Across the listing below, how many lines contain "gates"? Answer with the number and nothing else.
── Data extracts
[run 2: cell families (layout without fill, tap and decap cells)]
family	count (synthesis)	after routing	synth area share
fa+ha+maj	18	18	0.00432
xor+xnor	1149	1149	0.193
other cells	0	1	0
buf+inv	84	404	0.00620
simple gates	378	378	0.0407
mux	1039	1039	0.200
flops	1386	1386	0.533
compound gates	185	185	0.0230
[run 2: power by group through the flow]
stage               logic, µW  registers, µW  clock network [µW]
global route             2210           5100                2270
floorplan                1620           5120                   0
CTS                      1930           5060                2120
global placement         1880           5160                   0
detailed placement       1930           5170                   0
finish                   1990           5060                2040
This design comes from an exercise in tuning for small area and a short achievable clock period on the open sky130 flow, not from production work.
RTL that was checked went through simulation tests only; none was proved equivalent to the original.
No functional check of the RTL was part of run 1.
Power and IR drop assume default switching activity.

--- design.v ---
module fp_add #(
    parameter pDATA_WIDTH = 64,
    parameter pEXP_WIDTH  = 11,
    parameter pFRAC_WIDTH = 52
) (
    input  [(pDATA_WIDTH-1):0] in_A,
    input  [(pDATA_WIDTH-1):0] in_B,
    input                      clk,
    input                      rst_n,
    input                      in_valid,
    output [(pDATA_WIDTH-1):0] result,
    output                     out_valid
);
    wire [10:0] ea_s0 = in_A[62:52];
    wire [10:0] eb_s0 = in_B[62:52];
    wire [6:0] dab_s0;
    wire [6:0] dba_s0;
    wire [5:0] dh_s0;
    fpa_add #(.N(7)) u_dab_0 (.a({1'b0, ea_s0[5:0]}), .b({1'b1, ~eb_s0[5:0]}), .ci(1'b1), .s(dab_s0));
    fpa_add #(.N(7)) u_dba_0 (.a({1'b0, eb_s0[5:0]}), .b({1'b1, ~ea_s0[5:0]}), .ci(1'b1), .s(dba_s0));
    fpa_add #(.N(6)) u_dh_0 (.a({1'b0, ea_s0[10:6]}), .b({1'b1, ~eb_s0[10:6]}), .ci(1'b1), .s(dh_s0));
    reg v_al;
    always @(posedge clk or negedge rst_n)
        if (!rst_n) v_al <= 1'b0;
        else v_al <= in_valid;
    reg [63:0] A_al;
    always @(posedge clk) A_al <= in_A;
    reg [63:0] B_al;
    always @(posedge clk) B_al <= in_B;
    reg [6:0] dab_al;
    always @(posedge clk) dab_al <= dab_s0;
    reg [6:0] dba_al;
    always @(posedge clk) dba_al <= dba_s0;
    reg [5:0] dh_al;
    always @(posedge clk) dh_al <= dh_s0;
    wire xa_s1 = &A_al[62:52];
    wire xb_s1 = &B_al[62:52];
    wire mza_s1 = ~|A_al[51:0];
    wire mzb_s1 = ~|B_al[51:0];
    wire nan_s1 = (xa_s1 & ~mza_s1) | (xb_s1 & ~mzb_s1) | (xa_s1 & xb_s1 & (A_al[63] ^ B_al[63]));
    wire spec_s1 = xa_s1 | xb_s1;
    wire isg_s1 = xa_s1 ? A_al[63] : B_al[63];
    wire dh0_s1 = ~|dh_al;
    wire dh1_s1 = (dh_al == 6'd1);
    wire dhm_s1 = (dh_al == 6'h3F);
    wire elt_s1 = dh_al[5] | (dh0_s1 & dab_al[6]);
    wire sat_s1 = (~dh_al[5] & ~dh0_s1 & ~dh1_s1) | (dh1_s1 & ~dab_al[6]) | (dh_al[5] & ~dhm_s1) | (dhm_s1 & ~dba_al[6]);
    wire [5:0] sh_s1 = elt_s1 ? dba_al[5:0] : dab_al[5:0];
    wire eeq_s1 = dh0_s1 & ~|dab_al[5:0];
    wire ha_s1 = |A_al[62:52];
    wire hb_s1 = |B_al[62:52];
    wire [52:0] bm_s1 = elt_s1 ? {hb_s1, B_al[51:0]} : {ha_s1, A_al[51:0]};
    wire [52:0] sm_s1 = elt_s1 ? {ha_s1, A_al[51:0]} : {hb_s1, B_al[51:0]};
    wire [10:0] be_s1 = elt_s1 ? B_al[62:52] : A_al[62:52];
    wire mlt_s1;
    fpa_lt #(.N(52)) u_mlt_1 (.a(A_al[51:0]), .b(B_al[51:0]), .lt(mlt_s1));
    wire swap_s1 = elt_s1 | (eeq_s1 & mlt_s1);
    wire swm_s1 = eeq_s1 & mlt_s1;
    wire sgn_s1 = nan_s1 ? 1'b0 : (spec_s1 ? isg_s1 : (swap_s1 ? B_al[63] : A_al[63]));
    wire sub_s1 = A_al[63] ^ B_al[63];
    wire [55:0] r0_s1 = {sm_s1, 3'b000};
    wire [55:0] r1_s1 = sh_s1[0] ? {1'd0, r0_s1[55:1]} : r0_s1;
    wire t1_s1 = sh_s1[0] & r0_s1[0];
    wire [55:0] r2_s1 = sh_s1[1] ? {2'd0, r1_s1[55:2]} : r1_s1;
    wire t2_s1 = sh_s1[1] & |r1_s1[1:0];
    wire [55:0] r3_s1 = sh_s1[2] ? {4'd0, r2_s1[55:4]} : r2_s1;
    wire t3_s1 = sh_s1[2] & |r2_s1[3:0];
    wire s3_s1 = sh_s1[3] | sat_s1;
    wire s4_s1 = sh_s1[4] | sat_s1;
    wire s5_s1 = sh_s1[5] | sat_s1;
    wire [55:0] r4_s1 = s3_s1 ? {8'd0, r3_s1[55:8]} : r3_s1;
    wire t4_s1 = s3_s1 & |r3_s1[7:0];
    wire [55:0] r5_s1 = s4_s1 ? {16'd0, r4_s1[55:16]} : r4_s1;
    wire t5_s1 = s4_s1 & |r4_s1[15:0];
    wire [55:0] r6_s1 = s5_s1 ? {32'd0, r5_s1[55:32]} : r5_s1;
    wire t6_s1 = s5_s1 & |r5_s1[31:0];
    wire [55:0] al_s1 = {r6_s1[55:1], r6_s1[0] | t1_s1 | t2_s1 | t3_s1 | t4_s1 | t5_s1 | t6_s1};
    wire [10:0] be1_s1;
    fpa_inc #(.N(11)) u_be1_1 (.a(be_s1), .ci(1'b1), .s(be1_s1), .co());
    reg v_add;
    always @(posedge clk or negedge rst_n)
        if (!rst_n) v_add <= 1'b0;
        else v_add <= v_al;
    reg [55:0] al_add;
    always @(posedge clk) al_add <= al_s1;
    reg [10:0] be1_add;
    always @(posedge clk) be1_add <= be1_s1;
    reg [52:0] bm_add;
    always @(posedge clk) bm_add <= bm_s1;
    reg nan_add;
    always @(posedge clk) nan_add <= nan_s1;
    reg sgn_add;
    always @(posedge clk) sgn_add <= sgn_s1;
    reg spec_add;
    always @(posedge clk) spec_add <= spec_s1;
    reg sub_add;
    always @(posedge clk) sub_add <= sub_s1;
    reg swm_add;
    always @(posedge clk) swm_add <= swm_s1;
    wire ib_s2 = sub_add & swm_add;
    wire ia_s2 = sub_add & ~swm_add;
    wire [56:0] sum0_s2;
    fpa_add #(.N(57)) u_add_2 (.a({1'b0, bm_add, 3'b000} ^ {57{ib_s2}}), .b({1'b0, al_add} ^ {57{ia_s2}}), .ci(sub_add), .s(sum0_s2));
    wire [56:0] sum_s2 = spec_add ? {1'b1, 51'd0, nan_add, 4'd0} : sum0_s2;
    wire [10:0] bex_s2 = spec_add ? 11'h7FF : be1_add;
    reg v_n1;
    always @(posedge clk or negedge rst_n)
        if (!rst_n) v_n1 <= 1'b0;
        else v_n1 <= v_add;
    reg [10:0] bex_n1;
    always @(posedge clk) bex_n1 <= bex_s2;
    reg sgn_n1;
    always @(posedge clk) sgn_n1 <= sgn_add;
    reg [56:0] sum_n1;
    always @(posedge clk) sum_n1 <= sum_s2;
    wire z5_s3 = ~|sum_n1[56:25];
    wire [56:0] n1_s3 = z5_s3 ? {sum_n1[24:0], 32'd0} : sum_n1;
    wire z4_s3 = ~|n1_s3[56:41];
    wire [56:0] n2_s3 = z4_s3 ? {n1_s3[40:0], 16'd0} : n1_s3;
    wire [10:0] eh_s3;
    fpa_add #(.N(11)) u_eh_3 (.a(bex_n1), .b({5'b11111, ~z5_s3, ~z4_s3, 4'b1111}), .ci(1'b1), .s(eh_s3));
    wire z3_s4 = ~|n2_s3[56:49];
    wire [56:0] n3_s4 = z3_s4 ? {n2_s3[48:0], 8'd0} : n2_s3;
    wire z2_s5 = ~|n3_s4[56:53];
    wire [56:0] n4_s5 = z2_s5 ? {n3_s4[52:0], 4'd0} : n3_s4;
    reg v_n4;
    always @(posedge clk or negedge rst_n)
        if (!rst_n) v_n4 <= 1'b0;
        else v_n4 <= v_n1;
    reg [10:0] eh_n4;
    always @(posedge clk) eh_n4 <= eh_s3;
    reg [56:0] n4_n4;
    always @(posedge clk) n4_n4 <= n4_s5;
    reg sgn_n4;
    always @(posedge clk) sgn_n4 <= sgn_n1;
    reg z2_n4;
    always @(posedge clk) z2_n4 <= z2_s5;
    reg z3_n4;
    always @(posedge clk) z3_n4 <= z3_s4;
    wire z1_s6 = ~|n4_n4[56:55];
    wire [56:0] n5_s6 = z1_s6 ? {n4_n4[54:0], 2'd0} : n4_n4;
    wire z0_s6 = ~n5_s6[56];
    wire [56:0] n6_s6 = z0_s6 ? {n5_s6[55:0], 1'd0} : n5_s6;
    wire zero_s6 = ~n6_s6[56];
    wire [10:0] e1_s6;
    fpa_add #(.N(11)) u_e1_6 (.a(eh_n4), .b({7'b1111111, ~z3_n4, ~z2_n4, ~z1_s6, ~z0_s6}), .ci(1'b1), .s(e1_s6));
    wire rup_s6 = n6_s6[3] & (n6_s6[4] | |n6_s6[2:0]);
    wire [51:0] fm_s6 = n6_s6[55:4];
    wire [10:0] fe_s6 = zero_s6 ? 11'd0 : e1_s6;
    wire fs_s6 = sgn_n4 & ~zero_s6;
    wire fr_s6 = rup_s6;
    wire [62:0] mr_s7;
    fpa_inc #(.N(63)) u_inc_7 (.a({fe_s6, fm_s6}), .ci(fr_s6), .s(mr_s7), .co());
    wire [63:0] res_s7 = {fs_s6, mr_s7};
    reg v_o;
    always @(posedge clk or negedge rst_n)
        if (!rst_n) v_o <= 1'b0;
        else v_o <= v_n4;
    reg [63:0] res_o;
    always @(posedge clk) res_o <= res_s7;
    assign result = res_o;
    assign out_valid = v_o;
endmodule
module fpa_add #(parameter N = 8) (
    input  [N-1:0] a,
    input  [N-1:0] b,
    input          ci,
    output [N-1:0] s
);
    localparam M = N + 1;
    localparam L = (M <= 2) ? 1 : (M <= 4) ? 2 : (M <= 8) ? 3 : (M <= 16) ? 4 : (M <= 32) ? 5 : (M <= 64) ? 6 : 7;
    wire [M-1:0] g0 = {a & b, ci};
    wire [M-1:0] p0 = {a ^ b, 1'b0};
    wire [(L+1)*M-1:0] G, P;
    assign G[M-1:0] = g0;
    assign P[M-1:0] = p0;
    genvar l, i;
    generate
        for (l = 0; l < L; l = l + 1) begin : lv
            for (i = 0; i < M; i = i + 1) begin : bt
                if ((i >> l) & 1) begin : c
                    assign G[(l+1)*M+i] = G[l*M+i] | (P[l*M+i] & G[l*M+((i>>l)<<l)-1]);
                    assign P[(l+1)*M+i] = P[l*M+i] & P[l*M+((i>>l)<<l)-1];
                end else begin : w
                    assign G[(l+1)*M+i] = G[l*M+i];
                    assign P[(l+1)*M+i] = P[l*M+i];
                end
            end
        end
    endgenerate
    assign s = p0[M-1:1] ^ G[L*M +: N];
endmodule
module fpa_inc #(parameter N = 8) (
    input  [N-1:0] a,
    input          ci,
    output [N-1:0] s,
    output         co
);
    localparam M = N + 1;
    localparam L = (M <= 2) ? 1 : (M <= 4) ? 2 : (M <= 8) ? 3 : (M <= 16) ? 4 : (M <= 32) ? 5 : (M <= 64) ? 6 : 7;
    wire [(L+1)*M-1:0] P;
    assign P[M-1:0] = {a, ci};
    genvar l, i;
    generate
        for (l = 0; l < L; l = l + 1) begin : lv
            for (i = 0; i < M; i = i + 1) begin : bt
                if ((i >> l) & 1) begin : c
                    assign P[(l+1)*M+i] = P[l*M+i] & P[l*M+((i>>l)<<l)-1];
                end else begin : w
                    assign P[(l+1)*M+i] = P[l*M+i];
                end
            end
        end
    endgenerate
    assign s = a ^ P[L*M +: N];
    assign co = P[L*M+N];
endmodule
module fpa_lt #(parameter N = 8) (
    input  [N-1:0] a,
    input  [N-1:0] b,
    output         lt
);
    localparam L = (N <= 2) ? 1 : (N <= 4) ? 2 : (N <= 8) ? 3 : (N <= 16) ? 4 : (N <= 32) ? 5 : (N <= 64) ? 6 : 7;
    localparam W = 1 << L;
    wire [W-1:0] g0 = {{(W-N){1'b0}}, ~a & b};
    wire [W-1:0] e0 = {{(W-N){1'b1}}, ~(a ^ b)};
    wire [2*W-1:0] G, E;
    assign G[W +: W] = g0;
    assign E[W +: W] = e0;
    genvar i;
    generate
        for (i = 1; i < W; i = i + 1) begin : nd
            assign G[i] = G[2*i+1] | (E[2*i+1] & G[2*i]);
            assign E[i] = E[2*i+1] & E[2*i];
        end
    endgenerate
    assign lt = G[1];
endmodule
--- flow/run.sh ---
#!/bin/bash
bash standard.sh ADDER_MAP_FILE= SETUP_SLACK_MARGIN=8.95 \
  "CTS_ARGS=-sink_clustering_enable -repair_clock_nets -sink_clustering_size 24 -sink_clustering_max_diameter 80 -dont_use_dummy_load" \
  "BUFFER_PORTS_ARGS=-buffer_cell sky130_fd_sc_hd__buf_2" finish > standard.log 2>&1
--- standard.sh ---
#!/bin/bash
# synth_recipe.tcl (not shown) runs the flow's synth.tcl, then flattens the netlist and writes it again
# the make line also repeats each setting of config.mk as NAME=value (left out here)
make -C /OpenROAD-flow-scripts/flow DESIGN_CONFIG=/design/flow/config.mk WORK_HOME=/design/flow/orfs CLKGATE_MAP_FILE= SYNTH_SCRIPT=/design/flow/synth_recipe.tcl "${@:-finish}"
--- config.mk ---
export PLATFORM = sky130hd
export DESIGN_NAME = fp_add
export DESIGN_NICKNAME = fp_add
export VERILOG_FILES = /design/flow/design.v
export SDC_FILE = /design/flow/constraint.sdc
export NUM_CORES = 8
export LEC_CHECK = 0
export ABC_AREA = 1
export CAP_MARGIN = 20
export CORE_MARGIN = 2
export CORE_UTILIZATION = 50
export SLEW_MARGIN = 20
--- constraint.sdc ---
create_clock -name core_clock -period 12.5 [get_ports {clk}]
set_input_delay 2.5000 -clock core_clock [delete_from_list [all_inputs] [get_ports {clk}]]
set_output_delay 2.5000 -clock core_clock [all_outputs]
set_load 0.01 [all_outputs]
==> metrics.md, run 1 <==
| Metric | Value |
|---|---|
| Measured slew at the worst slew-check pin | `1070 ps` |
| Critical path required time | `10000 ps` |
| Multi-input gate area | `0.0150 mm²` |
| # rows | `84` |
| Port buffer count | `195` |
| Number of synthesized flops with an enable pin | `0` |
| Fin. Hold Viols | `0` |
| Synth area leader | `dfxtp_1` |
| Top cells by area, synth | `dfxtp_1 (36%), nand2_1 (15%), nand3_1 (12%)` |
| Vias | `26449` |
| Width of the chip | `235 µm` |
| Setup CP Type | `reg2out` |
| # clock sinks | `481` |
| Starting DRT DRC Count | `2417` |
| Cell-by-cell listing of the critical path | `buf_2` |
| Mapped Area | `0.0266 mm²` |
| Via/cell ratio | `5.43` |
| Max Clock Skew | `66.8 ps` |
| Post-route ant nets | `0` |
| Min-delay worst type | `reg2reg` |
| Gr ovfl total | `0` |
| Yosys cell types | `58` |
| Asr flop ratio synth | `1.04%` |
| Die H | `235 µm` |
| HPWL after DPL | `68100 µm` |
| Critical Path End Type | `output pin` |
| Sequential Area | `0.00967 mm²` |
| Clock slew at reported path FFs | `90 ps` |
| Skew-Pair Late Insertion Delay | `610 ps` |
| Crit path max-delay family | `flip-flops` |
| Fin crit period | `3600 ps` |
| DR WL/cell | `18.5 µm` |
| Area post-placement | `0.0279 mm²` |
| Slew Limit Fails | `0` |
| Setup TNS Final | `0 ps` |
| Pin count of the biggest net entering global routing | `82` |
| Startpoint types | `flip-flop` |
| WP buf/inv | `1` |
| Final core utilization | `56.4%` |
| Most instantiated cells after synthesis | `nand2_1 (1076), nand3_1 (644), dfxtp_1 (476)` |
| Design Area, Final | `0.0297 mm²` |
| Tot Pwr | `5.78 mW` |
| Initial antenna violation count | `0` |
| Vias in the first global route | `23552` |
| CTS Buf Count | `27` |
| Power per cell area | `195 mW/mm²` |
| Die area | `0.0552 mm²` |
| H-tree Lvls | `1` |
| Hold_ws | `330 ps` |
| Peak VDD IR | `129 µV` |
| Syn_area_per_cell | `6.57 µm²` |
| Layout Nets | `4313` |
| Most common cell in the netlist | `nand2_1` |
| RSZ-0062 raised after global routing | `yes` |
| F_max | `0.278 GHz` |
| Final GP Congestion | `1.03` |
| Synthesis Warnings | `1` |
| Cells after Synth | `4058` |
| Yosys top cell area share | `35.8%` |
| Slew margin rel. | `27.8%` |
| Fillcell total | `5375` |
| CP Data Arrival Time | `1100 ps` |
| Remaining DRCs | `0` |
| DRT Pass-1 Iters | `7` |
| Final Setup Violations | `0` |
| CTS tree | `done` |
| Synthesized Nets | `4189` |
| Worst path slowest cell | `dfrtp_1` |
| Max-Cap Viols | `0` |
| CP Max Fanout | `1` |
| Status | `complete, no violations` |
| P_leak | `14.6 nW` |
| Max incr delay on CP | `360 ps` |
| Core Area | `0.0527 mm²` |
| Seq/Total Area, Yosys | `36.2%` |
| Fin crit share | `28.8%` |
| Diode count | `0` |
| Synthesis-to-finish area growth | `11.5%` |
| WL final | `90200 µm` |
| First-pass GRT wire length | `133000 µm` |
| Share of cells above drive strength 1 | `11.1%` |
| Top FF cell, synth | `dfxtp_1` |
| Clock root cell | `clkbuf_16` |
| Flop and latch count out of synthesis | `481` |
| Max Root-Sink Buffers | `3` |
| Initial Util | `50.6%` |
| IO Pins | `196` |
| Overall routing resource usage | `30.5%` |
path summary, 6_finish.rpt:
path	from	endpoint	slack [ps]	depth (start not counted)
worst max-delay path	v_o	out_valid	8900	1
worst min-delay path	bex_n1[0]	eh_n4[0]	330	0
worst max register to register	dh_al[5]	al_add[0]	9110	16
worst min register to register	bex_n1[0]	eh_n4[0]	330	0
max in group asynchronous	rst_n	v_n1	10670	1
min in group asynchronous	rst_n	v_o	1680	1
cell families (layout without fill, tap and decap cells):
| kind of cell | Yosys count | count (layout) | synth area share, % |
|---|---|---|---|
| buf+inv | 600 | 712 | 9.17 |
| mux | 2 | 2 | 0.0751 |
| compound gates | 507 | 507 | 10.3 |
| fa+ha+maj | 2 | 2 | 0.0751 |
| xor+xnor | 203 | 203 | 6.67 |
| simple gates | 2263 | 2273 | 37.5 |
| flops | 481 | 481 | 36.2 |
layer usage:
layer / GRT usage [%] / share of wire [%] / vias to the layer above
met5: 0 / 0 / -
met1: 37.3 / 41 / 11941
met2: 54.3 / 49 / 959
met4: 13.6 / 5.2 / 0
li1: - / - / 13348
met3: 2.78 / 5.2 / 201
report_power, final:
part           total, mW  switching, mW  internal (mW)
combinational       2.77           1.83          0.937
clock              0.868          0.486          0.382
sequential          2.15          0.217           1.93
repair_timing:
action                                  CTS  global route
buffers inserted                          7            27
endpoints found under the setup margin  262           196
hold buffers                              0             0
gates resized for setup                  67            76
gates cloned                              7            10
hold endpoints to repair                  0             0
pin swaps                                 6            13
cell usage in the layout, fill, tap and decap left out, types with 8 or more instances in the layout:
| master | count |
|---|---|
| o21ai_1 | 60 |
| nand2_2 | 12 |
| or2_2 | 51 |
| buf_2 | 186 |
| o21a_1 | 10 |
| clkbuf_16 | 34 |
| nand4_1 | 47 |
| a21boi_0 | 12 |
| dfxtp_1 | 464 |
| nand2_4 | 12 |
| o21bai_1 | 10 |
| nor2_4 | 18 |
| nor3_1 | 31 |
| nor4_1 | 24 |
| buf_4 | 35 |
| buf_6 | 13 |
| o21ai_0 | 253 |
| dfxtp_2 | 10 |
| a21oi_1 | 118 |
| nand2_1 | 1065 |
| buf_12 | 13 |
| a31oi_1 | 8 |
| nor2_1 | 298 |
| nor2_2 | 15 |
| inv_1 | 410 |
| and2_1 | 10 |
| xnor2_1 | 54 |
| nor3b_1 | 9 |
| nand3_1 | 639 |
| xor2_1 | 149 |
flip-flops by register name, summed over array words and instances (netlist names), 6 cells and up:
name	cells
A_al	64
dab_al	7
n4_n4	57
eh_n4	11
al_add	56
bex_n1	11
be1_add	11
B_al	64
res_o	64
sum_n1	57
dba_al	6
bm_add	53
dh_al	6
metrics by stage:
step | setup slack, ps | cells
CTS | 8860 | 4831
detailed placement | 7600 | 4790
finish | 8900 | 4868
floorplan | 8960 | 4058
global route | 8850 | 4868
global placement | 7590 | 4790
cell type report:
| type | instances | share of cell area (%) |
|---|---|---|
| Multi-Input combinational cell | 2987 | 50.5 |
| Inverter | 428 | 5.54 |
| Clock buffer | 27 | 2.28 |
| Timing Repair Buffer | 257 | 6.17 |
| Sequential cell | 481 | 32.6 |
| Tap cell | 688 | 2.90 |
==> inputs of run 2 (changes only) <==
--- a/design.v
+++ b/design.v
@@ -20,4 +20,5 @@
     fpa_add #(.N(7)) u_dba_0 (.a({1'b0, eb_s0[5:0]}), .b({1'b1, ~ea_s0[5:0]}), .ci(1'b1), .s(dba_s0));
     fpa_add #(.N(6)) u_dh_0 (.a({1'b0, ea_s0[10:6]}), .b({1'b1, ~eb_s0[10:6]}), .ci(1'b1), .s(dh_s0));
+    wire elt_s0 = dh_s0[5] | (~|dh_s0 & dab_s0[6]);
     reg v_al;
     always @(posedge clk or negedge rst_n)
@@ -34,4 +35,6 @@
     reg [5:0] dh_al;
     always @(posedge clk) dh_al <= dh_s0;
+    reg elt_al;
+    always @(posedge clk) elt_al <= elt_s0;
     wire xa_s1 = &A_al[62:52];
     wire xb_s1 = &B_al[62:52];
@@ -44,16 +47,15 @@
     wire dh1_s1 = (dh_al == 6'd1);
     wire dhm_s1 = (dh_al == 6'h3F);
-    wire elt_s1 = dh_al[5] | (dh0_s1 & dab_al[6]);
     wire sat_s1 = (~dh_al[5] & ~dh0_s1 & ~dh1_s1) | (dh1_s1 & ~dab_al[6]) | (dh_al[5] & ~dhm_s1) | (dhm_s1 & ~dba_al[6]);
-    wire [5:0] sh_s1 = elt_s1 ? dba_al[5:0] : dab_al[5:0];
+    wire [5:0] sh_s1 = elt_al ? dba_al[5:0] : dab_al[5:0];
     wire eeq_s1 = dh0_s1 & ~|dab_al[5:0];
     wire ha_s1 = |A_al[62:52];
     wire hb_s1 = |B_al[62:52];
-    wire [52:0] bm_s1 = elt_s1 ? {hb_s1, B_al[51:0]} : {ha_s1, A_al[51:0]};
-    wire [52:0] sm_s1 = elt_s1 ? {ha_s1, A_al[51:0]} : {hb_s1, B_al[51:0]};
-    wire [10:0] be_s1 = elt_s1 ? B_al[62:52] : A_al[62:52];
+    wire [52:0] bm_s1 = elt_al ? {hb_s1, B_al[51:0]} : {ha_s1, A_al[51:0]};
+    wire [52:0] sm_s1 = elt_al ? {ha_s1, A_al[51:0]} : {hb_s1, B_al[51:0]};
+    wire [10:0] be_s1 = elt_al ? B_al[62:52] : A_al[62:52];
     wire mlt_s1;
     fpa_lt #(.N(52)) u_mlt_1 (.a(A_al[51:0]), .b(B_al[51:0]), .lt(mlt_s1));
-    wire swap_s1 = elt_s1 | (eeq_s1 & mlt_s1);
+    wire swap_s1 = elt_al | (eeq_s1 & mlt_s1);
     wire swm_s1 = eeq_s1 & mlt_s1;
     wire sgn_s1 = nan_s1 ? 1'b0 : (spec_s1 ? isg_s1 : (swap_s1 ? B_al[63] : A_al[63]));
==> flow/run.sh (replaced) <==
#!/bin/bash
# The standard layout (standard.sh) with these changes:
#  - timing repair aimed below the clock period (SETUP_SLACK_MARGIN);
#  - clock tree with sink clusters of at most 24; port buffers of type buf_2.
{ head -n 1 synth_recipe.tcl; cat flow/abc_override.tcl; tail -n +2 synth_recipe.tcl; } > synth_custom.tcl
export FLOW_ABC_SCRIPT=$PWD/flow/map.abc
bash standard.sh SYNTH_SCRIPT=$PWD/synth_custom.tcl ADDER_MAP_FILE= SETUP_SLACK_MARGIN=8.9 \
  "CTS_ARGS=-sink_clustering_enable -repair_clock_nets -sink_clustering_size 24 -sink_clustering_max_diameter 80 -dont_use_dummy_load" \
  "BUFFER_PORTS_ARGS=-buffer_cell sky130_fd_sc_hd__buf_2" finish > standard.log 2>&1
==> flow/abc_override.tcl (new file) <==
# Use map.abc (in the flow folder) as the ABC script of the standard synthesis.
proc abc {args} {
  set i [lsearch -exact $args -script]
  if {$i >= 0} { lset args [expr {$i + 1}] $::env(FLOW_ABC_SCRIPT) }
  yosys abc {*}$args
}
==> flow/map.abc (new file) <==
strash
balance
rewrite
refactor
balance
rewrite
rewrite -z
balance
refactor -z
rewrite -z
balance
dch
map -B 0.9
topo
stime -c
buffer -c
upsize -c
dnsize -c
--- a/config.mk
+++ b/config.mk
@@ -9,4 +9,4 @@
 export CAP_MARGIN = 20
 export CORE_MARGIN = 2
-export CORE_UTILIZATION = 50
+export CORE_UTILIZATION = 60
 export SLEW_MARGIN = 20
==> run 2 against run 1 <==
Net effect: count of clock-buffer cells in the layout is 2 higher; global-route usage is 0.85 points higher; die area is 16% lower; maximum frequency hardly changed.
────
Your solution ::
6